As consumers increasingly gravitate to digital platforms and mobile for their insurance needs, carriers will face new fraud challenges, predicted iovation, a TransUnion company, which works with P&C and life insurers.

One major challenge is application fraud, where fraudsters create accounts using someone else’s personal information, fake details or a mix of the two. For example, they may alter or falsify application information to reduce their premiums or open insurance policies for fictitious beneficiaries in the case of a life insurance application. Attempted online fraud of this type was up 516% among iovation customers from 2015 to 2018.

In Canada, getting a handle on how much fraud costs the industry has been difficult. The industry estimates auto insurance fraud in Ontario costs carriers $1.6 billion a year, based on a 2012 KPMG report. For its part, Aviva Canada estimates auto fraud costs the industry $2 billion per year Canada-wide. There is no estimate for fraud in non-auto lines.

According to the U.S.-based Coalition Against Insurance Fraud, fraud accounts for 5-10% of claims costs for Canadian and American insurers, with some insurers estimating the total as high as 20% of claims costs. Across all lines of insurance in North America, the estimated cost is between US$80 billion and US$90 billion.
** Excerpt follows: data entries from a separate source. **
$ cat src/rtl/pmos_arb_pkg.sv
// rtl/pmos_arb_pkg.sv - shared types and constants for the pmos bus arbiter
//
// Holds the FSM state encoding, default parameter values and the widths of
// the dead-time and hold counters. No ports.
package pmos_arb_pkg;

  typedef enum logic [1:0] {
    ST_IDLE = 2'd0,
    ST_ON   = 2'd1,
    ST_DEAD = 2'd2
  } arb_state_e;

  localparam int unsigned DEF_N        = 4;
  localparam int unsigned DEF_DEAD_CYC = 2;
  localparam int unsigned DEF_MAX_HOLD = 8;

  // Wide enough for DEAD_CYC up to 15 and MAX_HOLD up to 255.
  localparam int unsigned DEAD_W = 4;
  localparam int unsigned HOLD_W = 8;

endpackage

$ cat src/rtl/rr_priority_picker.sv
// rtl/rr_priority_picker.sv - combinational round-robin winner selection
//
// Ports:
//   req_i   [N-1:0]  request vector
//   ptr_i   [W-1:0]  index of the most recent winner; scan starts at ptr_i+1
//   valid_o          at least one request is set
//   idx_o   [W-1:0]  winner index (0 when valid_o is low)
module rr_priority_picker #(
  parameter int unsigned N = 4,
  parameter int unsigned W = $clog2(N)
) (
  input  logic [N-1:0] req_i,
  input  logic [W-1:0] ptr_i,
  output logic         valid_o,
  output logic [W-1:0] idx_o
);

  logic [W-1:0] cand;

  // Candidates are visited in order ptr+1, ptr+2, ... wrapping at N; the
  // first set bit wins, so the previous winner has lowest priority.
  always_comb begin
    valid_o = 1'b0;
    idx_o   = '0;
    cand    = '0;
    for (int unsigned i = 1; i <= N; i++) begin
      cand = W'((32'(ptr_i) + i) % N);
      if (!valid_o && req_i[cand]) begin
        valid_o = 1'b1;
        idx_o   = cand;
      end
    end
  end

endmodule

$ cat src/rtl/pmos_bus_arbiter.sv
// rtl/pmos_bus_arbiter.sv - round-robin break-before-make arbiter for pmos bus drivers
//
// Optional feature macro: PMOS_ARB_TIMEOUT_EN (forced release after MAX_HOLD
// ON cycles when another driver is waiting).
//
// Ports:
//   clk      system clock, rising edge
//   rst_n    asynchronous active-low reset
//   req      [N-1:0] level requests, one per driver
//   gate_n   [N-1:0] active-low pmos gate drives, at most one low
//   grant    [N-1:0] one-hot owner, equal to ~gate_n
//   busy     high while in ON or DEAD
//   owner    index of the current or most recent owner
module pmos_bus_arbiter
  import pmos_arb_pkg::*;
#(
  parameter int unsigned N        = DEF_N,
  parameter int unsigned DEAD_CYC = DEF_DEAD_CYC,
  parameter int unsigned MAX_HOLD = DEF_MAX_HOLD
) (
  input  logic                 clk,
  input  logic                 rst_n,
  input  logic [N-1:0]         req,
  output logic [N-1:0]         gate_n,
  output logic [N-1:0]         grant,
  output logic                 busy,
  output logic [$clog2(N)-1:0] owner
);

  localparam int unsigned W = $clog2(N);

  arb_state_e        state_q;
  logic [W-1:0]      ptr_q;
  logic [W-1:0]      owner_q;
  logic [N-1:0]      gate_n_q;
  logic              busy_q;
  logic [DEAD_W-1:0] dead_cnt_q;

  logic              pick_valid;
  logic [W-1:0]      pick_idx;
  logic              release_now;

  rr_priority_picker #(
    .N (N),
    .W (W)
  ) u_picker (
    .req_i   (req),
    .ptr_i   (ptr_q),
    .valid_o (pick_valid),
    .idx_o   (pick_idx)
  );

`ifdef PMOS_ARB_TIMEOUT_EN
  logic [HOLD_W-1:0] hold_cnt_q;
  logic              hold_limit;

  assign hold_limit = (hold_cnt_q == HOLD_W'(MAX_HOLD));
  // In ON, gate_n_q is low only at the owner, so it masks the owner's own
  // request and leaves just the competitors.
  assign release_now = !req[owner_q] || (hold_limit && ((req & gate_n_q) != '0));
`else
  logic unused_max_hold;

  assign unused_max_hold = ^HOLD_W'(MAX_HOLD);
  assign release_now     = !req[owner_q];
`endif

  always_ff @(posedge clk or negedge rst_n) begin
    if (!rst_n) begin
      state_q    <= ST_IDLE;
      ptr_q      <= W'(N - 1);
      owner_q    <= '0;
      gate_n_q   <= '1;
      busy_q     <= 1'b0;
      dead_cnt_q <= '0;
`ifdef PMOS_ARB_TIMEOUT_EN
      hold_cnt_q <= '0;
`endif
    end else begin
      case (state_q)
        ST_IDLE: begin
          if (pick_valid) begin
            state_q  <= ST_ON;
            gate_n_q <= ~(N'(1) << pick_idx);
            owner_q  <= pick_idx;
            ptr_q    <= pick_idx;
            busy_q   <= 1'b1;
`ifdef PMOS_ARB_TIMEOUT_EN
            hold_cnt_q <= HOLD_W'(1);
`endif
          end
        end
        ST_ON: begin
          if (release_now) begin
            // Gates open at this edge; the dead window starts immediately.
            state_q    <= ST_DEAD;
            gate_n_q   <= '1;
            dead_cnt_q <= DEAD_W'(DEAD_CYC - 1);
          end
`ifdef PMOS_ARB_TIMEOUT_EN
          else if (!hold_limit) begin
            hold_cnt_q <= hold_cnt_q + 1'b1;
          end
`endif
        end
        ST_DEAD: begin
          if (dead_cnt_q == '0) begin
            state_q <= ST_IDLE;
            busy_q  <= 1'b0;
          end else begin
            dead_cnt_q <= dead_cnt_q - 1'b1;
          end
        end
        default: begin
          state_q  <= ST_IDLE;
          gate_n_q <= '1;
          busy_q   <= 1'b0;
        end
      endcase
    end
  end

  assign gate_n = gate_n_q;
  assign grant  = ~gate_n_q;
  assign busy   = busy_q;
  assign owner  = owner_q;

endmodule

$ cat config.mk
export PLATFORM = sky130hd
export DESIGN_NAME = pmos_bus_arbiter
export DESIGN_NICKNAME = d
export VERILOG_FILES = /design/src/rtl/pmos_arb_pkg.sv /design/src/rtl/rr_priority_picker.sv /design/src/rtl/pmos_bus_arbiter.sv
export SDC_FILE = /design/constraint.sdc
export NUM_CORES = 1
export LEC_CHECK = 0
export CAP_MARGIN = 30
export CORE_MARGIN = 2
export CORE_UTILIZATION = 54
export CTS_CLUSTER_DIAMETER = 200
export CTS_CLUSTER_SIZE = 28
export DETAILED_ROUTE_END_ITERATION = 6
export GPL_TIMING_DRIVEN = 0
export PLACE_DENSITY_LB_ADDON = 0.08
export SLEW_MARGIN = 20
export SYNTH_ARGS = -nofsm -noshare
export SYNTH_HDL_FRONTEND = slang
export SYNTH_HIERARCHICAL = 1
export SYNTH_SLANG_ARGS = --single-unit
$ cat constraint.sdc
create_clock -name clk -period 2.5 [get_ports clk]
set_clock_uncertainty 0.1 [all_clocks]
set_input_delay 0.5 -clock clk [delete_from_list [all_inputs] [get_ports clk]]
set_output_delay 0.5 -clock clk [all_outputs]
set_load 0.005 [all_outputs]
==> results of run 1 <==
[layout make-up]
type	instances	area [µm²]	area share, %
inverters	9	33.8	2.94
repair buffers	16	160	13.9
plain buffers	3	15.0	1.31
flip-flops and latches	15	383	33.3
clock inverters	1	5.00	0.435
multi-input cells	65	509	44.3
clock buffers	3	22.5	1.96
well taps	17	21.3	1.85
[state kept, by name (all words and copies together) (netlist names)]
signal,cells
state_q,2
busy,1
owner,2
ptr_q,2
gate_n,4
dead_cnt_q,4
[cell families (layout without fill, tap and decap cells)]
kind of cell	Yosys count	in the layout
buf+inv	12	32
mux	11	11
flops	15	15
simple gates	30	30
fa+ha+maj	1	1
compound gates	23	23
[report_power, final]
part           switching [mW]  internal, mW
Combinational           0.336         0.403
Sequential              0.104         0.373
Clock                  0.0820        0.0594
Total                   0.522         0.835
[cell usage in the layout, fill, tap and decap left out]
master / n
a21oi_1: 2
a21oi_2: 1
a22o_4: 1
a31o_1: 1
a31oi_1: 1
a32oi_1: 5
and2_1: 2
and2b_1: 1
buf_2: 3
clkbuf_4: 3
clkdlybuf4s50_1: 16
clkinv_2: 1
dfrtp_1: 9
dfstp_2: 6
ha_1: 1
inv_1: 9
mux2_2: 6
mux2_4: 2
mux2i_1: 3
nand2_1: 5
nand2b_1: 4
nand4b_1: 1
nand4bb_1: 2
nor2_1: 7
nor2b_1: 3
nor2b_2: 1
nor3b_1: 1
nor4_2: 1
o211ai_1: 1
o21a_1: 1
o21ai_0: 3
o221ai_2: 1
o22a_2: 1
o22ai_1: 3
o2bb2ai_1: 1
o311ai_0: 1
or3_1: 1
or4_1: 1
[worst paths after layout]
kind	from	endpoint	cells after the start
max	req[1]	owner[1]	6
min	busy	busy	1
max reg2reg	ptr_q[1]	gate_n[0]	6
min reg2reg	busy	busy	1
max in group asynchronous	rst_n	busy	1
min in group asynchronous	rst_n	dead_cnt_q[0]	1
[per-layer routing]
metal  vias to the layer above  wire [µm]
met5                         -          0
li1                        378          -
met1                       356        868
met3                         6         44
met4                         0         44
met2                        13        867
[worst register-to-register path, cell delays in order (launching register included)]
cell	delay (ps)
dfstp_2	590
nand2b_1	130
a21oi_2	60
o221ai_2	290
nor2_1	80
mux2_2	270
a32oi_1	150
[through the flow]
step,area [µm²],setup WS [ps]
finish,1150,438
global route,1150,320
CTS,1150,448
detailed placement,1120,146
global placement,1120,184
floorplan,941,907
==> metrics.md, run 1 <==
| Metric | Value |
|---|---|
| Outcome | `completed` |
| LEAKAGE | `0.489 nW` |
| Final setup fails | `0` |
| Avg Cell Area, Syn | `10.2 µm²` |
| CTS tree | `built` |
| Crit path max-delay family | `simple AND/OR/NAND/NOR gates` |
| Synth area leader | `dfrtp_1` |
| Number of synthesized flops with an enable pin | `0` |
| Largest family of logic cells by synthesized area | `compound AO/OA/AOI/OAI gates` |
| Setup TNS | `0 ps` |
| Post-CTS setup buffer count | `0` |
| Worst VDD drop | `0.645 mV` |
| Global Route Usage Sum | `21.2%` |
| Post-Synth XOR/XNOR Area | `0%` |
| Top FF cell, synth | `dfrtp_1` |
| Top cell type's share of synthesized area | `23.9%` |
| Simple-Gate Fraction of Synth Area | `19.4%` |
| Layout area overhead | `22.2%` |
| Worst-path cell chain | `clkdlybuf4s50_1, nor2_1, nand2_1, nor2b_1, and2_1, mux2_2` |
| Nets | `120` |
| Final non-filler cell total | `129` |
| Setup crit start kind | `input port` |
| Die Span Y | `45.7 µm` |
| Crit path required time | `2580 ps` |
| Worst path bufs/invs | `1` |
| CP Capture Type | `flop` |
| Max incr delay on CP | `560 ps` |
| Yosys warns | `6` |
| Fin crit share | `82.5%` |
| Register area share after synthesis | `40.7%` |
| FILL cells | `146` |
| Initial Util | `55.7%` |
| Die X | `45.7 µm` |
| Synth cell count leaders | `9 x dfrtp_1, 9 x inv_1, 7 x nor2_1, 6 x dfstp_2, 6 x mux2_2` |
| Minimum clock period | `2060 ps` |
| Critical path type | `in -> reg` |
| Total Wirelength | `1830 µm` |
| # Max-Cap Violations | `0` |
| Share of layout cells above drive strength 1 | `24.1%` |
| Number of synthesized register bits | `15` |
| Pwr dens | `1180 nW/µm²` |
| Global route hottest layer | `met2` |
| Slowest-stage cell, CP | `clkdlybuf4s50_1` |
| Max-slew violation count | `0` |
| Syn nets | `99` |
| Critical path data arrival time | `2150 ps` |
| Leading post-synthesis cells by cell area | `dfrtp_1 24%, dfstp_2 17%, mux2_2 7.2%, a32oi_1 4.7%, inv_1 3.6%` |
| Sinks on the clock net | `15` |
| HPWL after detailed placement | `1380 µm` |
| Hold Path Class | `reg -> reg` |
| First-pass GRT wire length | `3160 µm` |
| Core Region | `1690 µm²` |
| Iter 0 DRT Violations | `30` |
| Slew HR | `54.3%` |
| Routed len/inst | `14.1 µm` |
| Grt ovf | `0` |
| Met3 usage | `4.76%` |
| PostCTS Resize Cnt | `0` |
| Largest net degree at the start of global routing | `16` |
| Antenna viol nets, final | `0` |
| Compound-Gate Fraction of Synth Area | `19.8%` |
| Adder-Cell Fraction of Synth Area | `1.33%` |
| Final Hold Viols | `0` |
| RSZ-0062 raised after global routing | `no` |
| Worst-skew pair later-pin latency | `290 ps` |
| GP Congestion | `0.815` |
| Vias in the first global route | `751` |
| Placed cells | `125` |
| Max clock buf depth | `2` |
| Inserted Clock Buffers | `3` |
| Initial antenna violation count | `0` |
| Syn Std Cell Area | `941 µm²` |
| Worst Path Max Fanout | `5` |
| Final Util | `68.1%` |
| Clock Tree Root | `clkbuf_4` |
| R2r setup slk | `750 ps` |
| First-pass DRT Iterations | `4` |
| Number of library cell types mapped by synthesis | `35` |
| CTS clk-pin slew, worst paths | `100 ps` |
| Worst-Margin Slew | `684 ps` |
| Remaining DRCs | `0` |
| Via count | `753` |
| DR vias/cell | `5.84` |
| Number of antenna diodes | `0` |
| I/O Buffers | `16` |
| Mapped Cells | `92` |
| Standard-cell rows | `15` |
| Hold_ws | `421 ps` |
| M1 GR Usage | `27.1%` |
| Hold buffers post-CTS | `0` |
| Total power | `1.36 mW` |
| Async S/R FF share, synth | `100%` |
| Global-route met2 utilization | `35.2%` |
| I/O Pins | `17` |
| Die area | `2090 µm²` |
| Htree depth | `1` |
| Max Freq | `0.485 GHz` |
| Mux share of post-synthesis cell area | `13.6%` |
(Power assumes the default switching activity.)
==> run 2: changes to the inputs <==
--- a/config.mk
+++ b/config.mk
@@ -7,7 +7,7 @@
 export LEC_CHECK = 0
 export CAP_MARGIN = 30
 export CORE_MARGIN = 2
-export CORE_UTILIZATION = 54
+export CORE_UTILIZATION = 51
 export CTS_CLUSTER_DIAMETER = 200
 export CTS_CLUSTER_SIZE = 28
 export DETAILED_ROUTE_END_ITERATION = 6
==> constraint.sdc (replaced) <==
create_clock -name clk -period 2 [get_ports clk]
set_clock_uncertainty 0.1 [all_clocks]
set_input_delay 0.4 -clock clk [delete_from_list [all_inputs] [get_ports clk]]
set_output_delay 0.4 -clock clk [all_outputs]
set_load 0.005 [all_outputs]
==> run 2 against run 1 <==
- first-iteration DRC count is 43% lower
- hold slack worse by 21 ps
- global-route usage down 3.5 points
- combinational power up 25%
- total power up 25%
- clock power is 24% higher
- sequential power up 26%
- critical path depth stayed put
- die area increased by 5.4%
- via count shrank 0.93%
- highest routed layer unchanged
==> metrics.md, run 2 (synthesized netlist as in run 1, its figures left out) <==
| Metric | Value |
|---|---|
| Worst-skew pair later-pin latency | `290 ps (about the same)` |
| Vias in the first global route | `632 (was 751)` |
| CP Capture Type | `flop (unchanged)` |
| Worst Path Max Fanout | `5 (unchanged)` |
| Worst-path cell chain | `clkdlybuf4s50_1, nor2_1, nand2_1, nor2b_2, and2_1, mux2_2 (was clkdlybuf4s50_1, nor2_1, nand2_1, nor2b_1, and2_1, mux2_2)` |
| Slowest-stage cell, CP | `clkdlybuf4s50_1 (unchanged)` |
| Final Util | `67.3% (was 68.1%)` |
| Largest net degree at the start of global routing | `16 (unchanged)` |
| Internal power | `1.05 mW (was 835 µW)` |
| Core Region | `1730 µm² (was 1690 µm²)` |
| Combinational Power Share | `54.4% (was 54.5%)` |
| Initial antenna violation count | `0 (unchanged)` |
| Hold Path Class | `in -> async (was reg -> reg)` |
| Layout area overhead | `23.5% (was 22.2%)` |
| Global Route Usage Sum | `17.7% (was 21.2%)` |
| Die Span Y | `47.0 µm (was 45.7 µm)` |
| Critical path type | `in -> reg (unchanged)` |
| Final Hold Viols | `0 (unchanged)` |
| Sequential power share | `35.3% (was 35.1%)` |
| Max clock buf depth | `2 (unchanged)` |
| Minimum clock period | `1870 ps` |
| Sw Ratio | `38.3% (was 38.5%)` |
| Metal2 WL | `802 µm (was 867 µm)` |
| Via count | `746 (was 753)` |
| Worst-Margin Slew | `643 ps (was 684 ps)` |
| Setup crit start kind | `input port (unchanged)` |
| Die area | `2200 µm² (was 2090 µm²)` |
| Max Freq | `0.534 GHz` |
| I/O Buffers | `16 (unchanged)` |
| Hold_ws | `400 ps (was 421 ps)` |
| CTS clk-pin slew, worst paths | `90 ps (was 100 ps)` |
| Remaining DRCs | `0 (unchanged)` |
| First-pass DRT Iterations | `4 (unchanged)` |
| Slew HR | `57.0% (was 54.3%)` |
| Initial Util | `54.5% (was 55.7%)` |
| CTS tree | `built (unchanged)` |
| I/O Pins | `17 (unchanged)` |
| Htree depth | `1 (unchanged)` |
| Final setup fails | `0 (unchanged)` |
| DR vias/cell | `5.45 (was 5.84)` |
| Iter 0 DRT Violations | `17 (was 30)` |
| HPWL after detailed placement | `1350 µm (was 1380 µm)` |
| Crit path required time | `2080 ps (was 2580 ps)` |
| LEAKAGE | `0.491 nW (was 0.489 nW)` |
| Worst VDD drop | `0.761 mV (was 0.645 mV)` |
| Wl on met1 | `902 µm (was 868 µm)` |
| # Max-Cap Violations | `0 (unchanged)` |
| Total Wirelength | `1810 µm (was 1830 µm)` |
| Max-slew violation count | `0 (unchanged)` |
| Outcome | `completed (unchanged)` |
| Fin crit share | `93.6%` |
| Clock Power Share | `10.3% (was 10.4%)` |
| Grt ovf | `0 (unchanged)` |
| Clock Tree Root | `clkbuf_4 (unchanged)` |
| Share of layout cells above drive strength 1 | `25.0% (was 24.1%)` |
| Number of antenna diodes | `0 (unchanged)` |
| Routed len/inst | `13.2 µm (was 14.1 µm)` |
| Sinks on the clock net | `15 (unchanged)` |
| Crit path max-delay family | `simple AND/OR/NAND/NOR gates (unchanged)` |
| Antenna viol nets, final | `0 (unchanged)` |
| Hold buffers post-CTS | `0 (unchanged)` |
| Most frequent cells in the layout | `16 x clkdlybuf4s50_1, 9 x inv_1, 9 x dfrtp_1 (unchanged)` |
| Standard-cell rows | `15 (unchanged)` |
| GP Congestion | `0.731 (was 0.815)` |
| Total power | `1.70 mW (was 1.36 mW)` |
| Max layer used | `met4 (unchanged)` |
| Most common cell after layout, fill and taps aside | `clkdlybuf4s50_1 (unchanged)` |
| Max incr delay on CP | `560 ps (about the same)` |
| Die X | `47.0 µm (was 45.7 µm)` |
| First-pass GRT wire length | `2770 µm (was 3160 µm)` |
| RSZ-0062 raised after global routing | `no (unchanged)` |
| Metal3 WL | `75 µm (was 44 µm)` |
| Worst path bufs/invs | `1 (unchanged)` |
| Pwr dens | `1460 nW/µm² (was 1180 nW/µm²)` |
| Switch Pwr | `650 µW (was 522 µW)` |
| Nets | `120 (unchanged)` |
| Critical path data arrival time | `1960 ps (was 2150 ps)` |
| Inserted Clock Buffers | `3 (unchanged)` |
run 2: cell counts in the layout (fill, tap and decap cells not counted):
No cell type changed its count.
run 2: power groups by stage:
stage	logic [mW]	registers (mW)	clock network [mW]
finish	0.923	0.599	0.175
floorplan	0.633	0.581	0
CTS	0.929	0.597	0.180
global route	1.02	0.621	0.188
detailed placement	0.921	0.601	0
global placement	0.904	0.593	0
run 2: routing by layer:
layer / global-route usage [%] / vias to the layer above
li1: - / 374
met1: 26.2 / 350
met2: 26.6 / 17
met3: 2.31 / 5
met4: 6.67 / 0
met5: 0 / -
run 2: path summary, 6_finish.rpt:
path | start | endpoint | slack, ps | cells past startpoint
setup / recovery | req[1] | owner[0] | 130 | 6
hold / removal | rst_n | dead_cnt_q[1] | 400 | 1
setup reg to reg | dead_cnt_q[0] | state_q[1] | 200 | 5
hold reg to reg | busy | busy | 430 | 1
max in group asynchronous | rst_n | dead_cnt_q[2] | 990 | 1
min in group clk | busy | busy | 430 | 1
run 2: worst reg2reg max path, stage by stage (launching register included):
cell and delay [ps]:
dfrtp_1 440, inv_1 80, ha_1 200, nor3b_1 480, nor2_1 120, mux2_2 280
run 2: what timing repair did:
item	4_1_cts	5_1_grt
setup buffers	0	0
endpoints found under the setup margin	0	4
endpoints found under the hold margin	0	0
resized for setup	0	1
run 2: area by class of cell:
| class | instances | area (µm²) |
|---|---|---|
| multi-input cells | 65 | 512 |
| clock buffers | 3 | 22.5 |
| inverters | 9 | 33.8 |
| well taps | 25 | 31.3 |
| plain buffers | 3 | 15.0 |
| flip-flops and latches | 15 | 383 |
| fillers | 158 | 564 |
| clock inverters | 1 | 5.00 |
| repair buffers | 16 | 160 |
run 2: metrics by stage:
step | instance area (µm²) | TNS [ps] | instances | worst slack, ps
final | 1160 | 0 | 137 | 128
after global routing | 1160 | 0 | 137 | 19.2
after CTS | 1160 | 0 | 137 | 79.7
after detailed placement | 1130 | -1070 | 133 | -213
after global placement | 1130 | -946 | 133 | -215
after floorplan | 941 | 0 | 92 | 417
As transactions move online, so will the fraudsters, said Melissa Gaddis, iovation’s senior director of customer success. She noted, however, that online insurance offerings do make business processes more efficient and the consumer experience more convenient.
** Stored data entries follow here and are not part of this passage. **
==> src/rtl/addsub_pipe_if.sv <==
// Operand/result handshake bundle for addsub_pipe.
// The master drives operands and result acceptance; the slave is the adder pipeline.
interface addsub_pipe_if #(
  parameter int WIDTH = 64
);
  logic             in_valid;
  logic             in_ready;
  logic [WIDTH-1:0] a;
  logic [WIDTH-1:0] b;
  logic             sub;
  logic             out_valid;
  logic             out_ready;
  logic [WIDTH-1:0] result;
  logic             overflow;
  logic             carry;

  modport master (
    output in_valid, a, b, sub, out_ready,
    input  in_ready, out_valid, result, overflow, carry
  );

  modport slave (
    input  in_valid, a, b, sub, out_ready,
    output in_ready, out_valid, result, overflow, carry
  );
endinterface

==> src/rtl/addsub_pipe.sv <==
// Pipelined two's-complement adder/subtractor: the carry chain is cut into STAGES
// registered slices, with optional signed saturation on the registered output.
module addsub_pipe #(
  parameter int WIDTH    = 64,
  parameter int STAGES   = 2,
  parameter int SATURATE = 0
) (
  input logic          clk,
  input logic          rst_n,
  addsub_pipe_if.slave bus
);
  localparam int SW = WIDTH / STAGES;

  logic              adv_s;
  logic              last_vld_s;
  logic [STAGES-1:0] vld_r;
  logic [WIDTH-1:0]  raw_s;
  logic [WIDTH-1:0]  res_s;
  logic              a_msb_s;
  logic              bx_msb_s;
  logic              ovf_s;
  logic              carry_s;
  logic [WIDTH-1:0]  result_r;
  logic              overflow_r;
  logic              carry_r;

  // Whole pipe moves together; a stalled output freezes every stage.
  assign adv_s         = !vld_r[STAGES-1] || bus.out_ready;
  assign bus.in_ready  = adv_s;
  assign bus.out_valid = vld_r[STAGES-1];
  assign bus.result    = result_r;
  assign bus.overflow  = overflow_r;
  assign bus.carry     = carry_r;

  // Stage k adds slice k. Its register keeps only the still-unused upper operand
  // bits (which include both sign bits) plus the low sum bits produced so far.
  for (genvar k = 0; k < STAGES; k++) begin : g_stage
    localparam int RW = WIDTH - k * SW;
    localparam int LW = (k + 1) * SW;

    logic [RW-1:0] op_a_s;
    logic [RW-1:0] op_bx_s;
    logic          op_c_s;
    logic          op_sub_s;
    logic [SW:0]   slice_s;
    logic [LW-1:0] sum_s;

    if (k == 0) begin : g_src
      assign op_a_s   = bus.a;
      assign op_bx_s  = bus.b ^ {WIDTH{bus.sub}};
      assign op_c_s   = bus.sub;
      assign op_sub_s = bus.sub;
      assign sum_s    = slice_s[SW-1:0];
    end else begin : g_src
      assign op_a_s   = g_stage[k-1].g_reg.a_r;
      assign op_bx_s  = g_stage[k-1].g_reg.bx_r;
      assign op_c_s   = g_stage[k-1].g_reg.c_r;
      assign op_sub_s = g_stage[k-1].g_reg.sub_r;
      assign sum_s    = {slice_s[SW-1:0], g_stage[k-1].g_reg.sum_r};
    end

    assign slice_s = {1'b0, op_a_s[SW-1:0]} + {1'b0, op_bx_s[SW-1:0]} + {{SW{1'b0}}, op_c_s};

    if (k < STAGES - 1) begin : g_reg
      logic [RW-SW-1:0] a_r;
      logic [RW-SW-1:0] bx_r;
      logic [LW-1:0]    sum_r;
      logic             c_r;
      logic             sub_r;

      // Skew register: partial sum, slice carry and remaining operand bits.
      always_ff @(posedge clk or negedge rst_n) begin
        if (!rst_n) begin
          a_r   <= '0;
          bx_r  <= '0;
          sum_r <= '0;
          c_r   <= 1'b0;
          sub_r <= 1'b0;
        end else if (adv_s) begin
          a_r   <= op_a_s[RW-1:SW];
          bx_r  <= op_bx_s[RW-1:SW];
          sum_r <= sum_s;
          c_r   <= slice_s[SW];
          sub_r <= op_sub_s;
        end
      end
    end
  end

  if (STAGES == 1) begin : g_last_vld
    assign last_vld_s = bus.in_valid;
  end else begin : g_last_vld
    assign last_vld_s = vld_r[STAGES-2];
  end

  // Valid shift chain; a bubble enters stage 0 whenever in_valid is low.
  always_ff @(posedge clk or negedge rst_n) begin
    if (!rst_n) begin
      vld_r <= '0;
    end else if (adv_s) begin
      for (int k = STAGES - 1; k > 0; k--) begin
        vld_r[k] <= vld_r[k-1];
      end
      vld_r[0] <= bus.in_valid;
    end
  end

  // Flags always describe the raw sum; only the data word is clamped.
  always_comb begin
    raw_s    = g_stage[STAGES-1].sum_s;
    a_msb_s  = g_stage[STAGES-1].op_a_s[SW-1];
    bx_msb_s = g_stage[STAGES-1].op_bx_s[SW-1];
    ovf_s    = (a_msb_s == bx_msb_s) && (raw_s[WIDTH-1] != a_msb_s);
    carry_s  = g_stage[STAGES-1].slice_s[SW] ^ g_stage[STAGES-1].op_sub_s;
    if ((SATURATE != 0) && ovf_s) begin
      if (a_msb_s) begin
        res_s = {1'b1, {(WIDTH-1){1'b0}}};
      end else begin
        res_s = {1'b0, {(WIDTH-1){1'b1}}};
      end
    end else begin
      res_s = raw_s;
    end
  end

  // Output register only loads real beats, so idle cycles keep the last result.
  always_ff @(posedge clk or negedge rst_n) begin
    if (!rst_n) begin
      result_r   <= '0;
      overflow_r <= 1'b0;
      carry_r    <= 1'b0;
    end else if (adv_s && last_vld_s) begin
      result_r   <= res_s;
      overflow_r <= ovf_s;
      carry_r    <= carry_s;
    end
  end
endmodule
Besides application fraud challenges, TransUnion and iovation identified several other fraud challenges:

  • Ghost broking: Fraudsters purchase insurance with false details or create false documents that look like they are from a legitimate insurance carrier. They then resell the policy to an unsuspecting victim, who is not covered if an event occurs. This type of fraud is up 139% among iovation customers from 2015 to 2018.
  • Fraudulent claims: A claimant makes up or exaggerates a claim. Online, first-party claims fraud is when a person applies for money to pay a fictitious or exaggerated claim; this is up 271% among iovation customers from 2015 to 2018. Online, third-party claims fraud is when a person falsely claims to be a broker submitting a fictitious or exaggerated insurance claim on behalf of a client; that for of fraud is up by 63% among iovation customers from 2015 to 2018.
  • Bad debt: Insurers provide coverage for a period of time for which they do not receive payment, which might happen when the lack of payment is due to a bad cheque, stolen credit card, etc. Bad debt is a particularly major issue for auto insurance carriers, typically making up 1-2% of all personal auto premiums written.
  • Account takeover: This form of fraud, more prevalent with life insurance policies, occurs when someone not insured on a policy accesses it to either obtain sensitive information or dishonestly route an upcoming claims payment to themselves.
  • Contact centres: Fraudsters may gather data about policyholders by mining social media or the dark web. Subsequently, they combine high-pressure tactics with spoofing technology to socially engineer and take over policyholders’ accounts, or apply for new policies.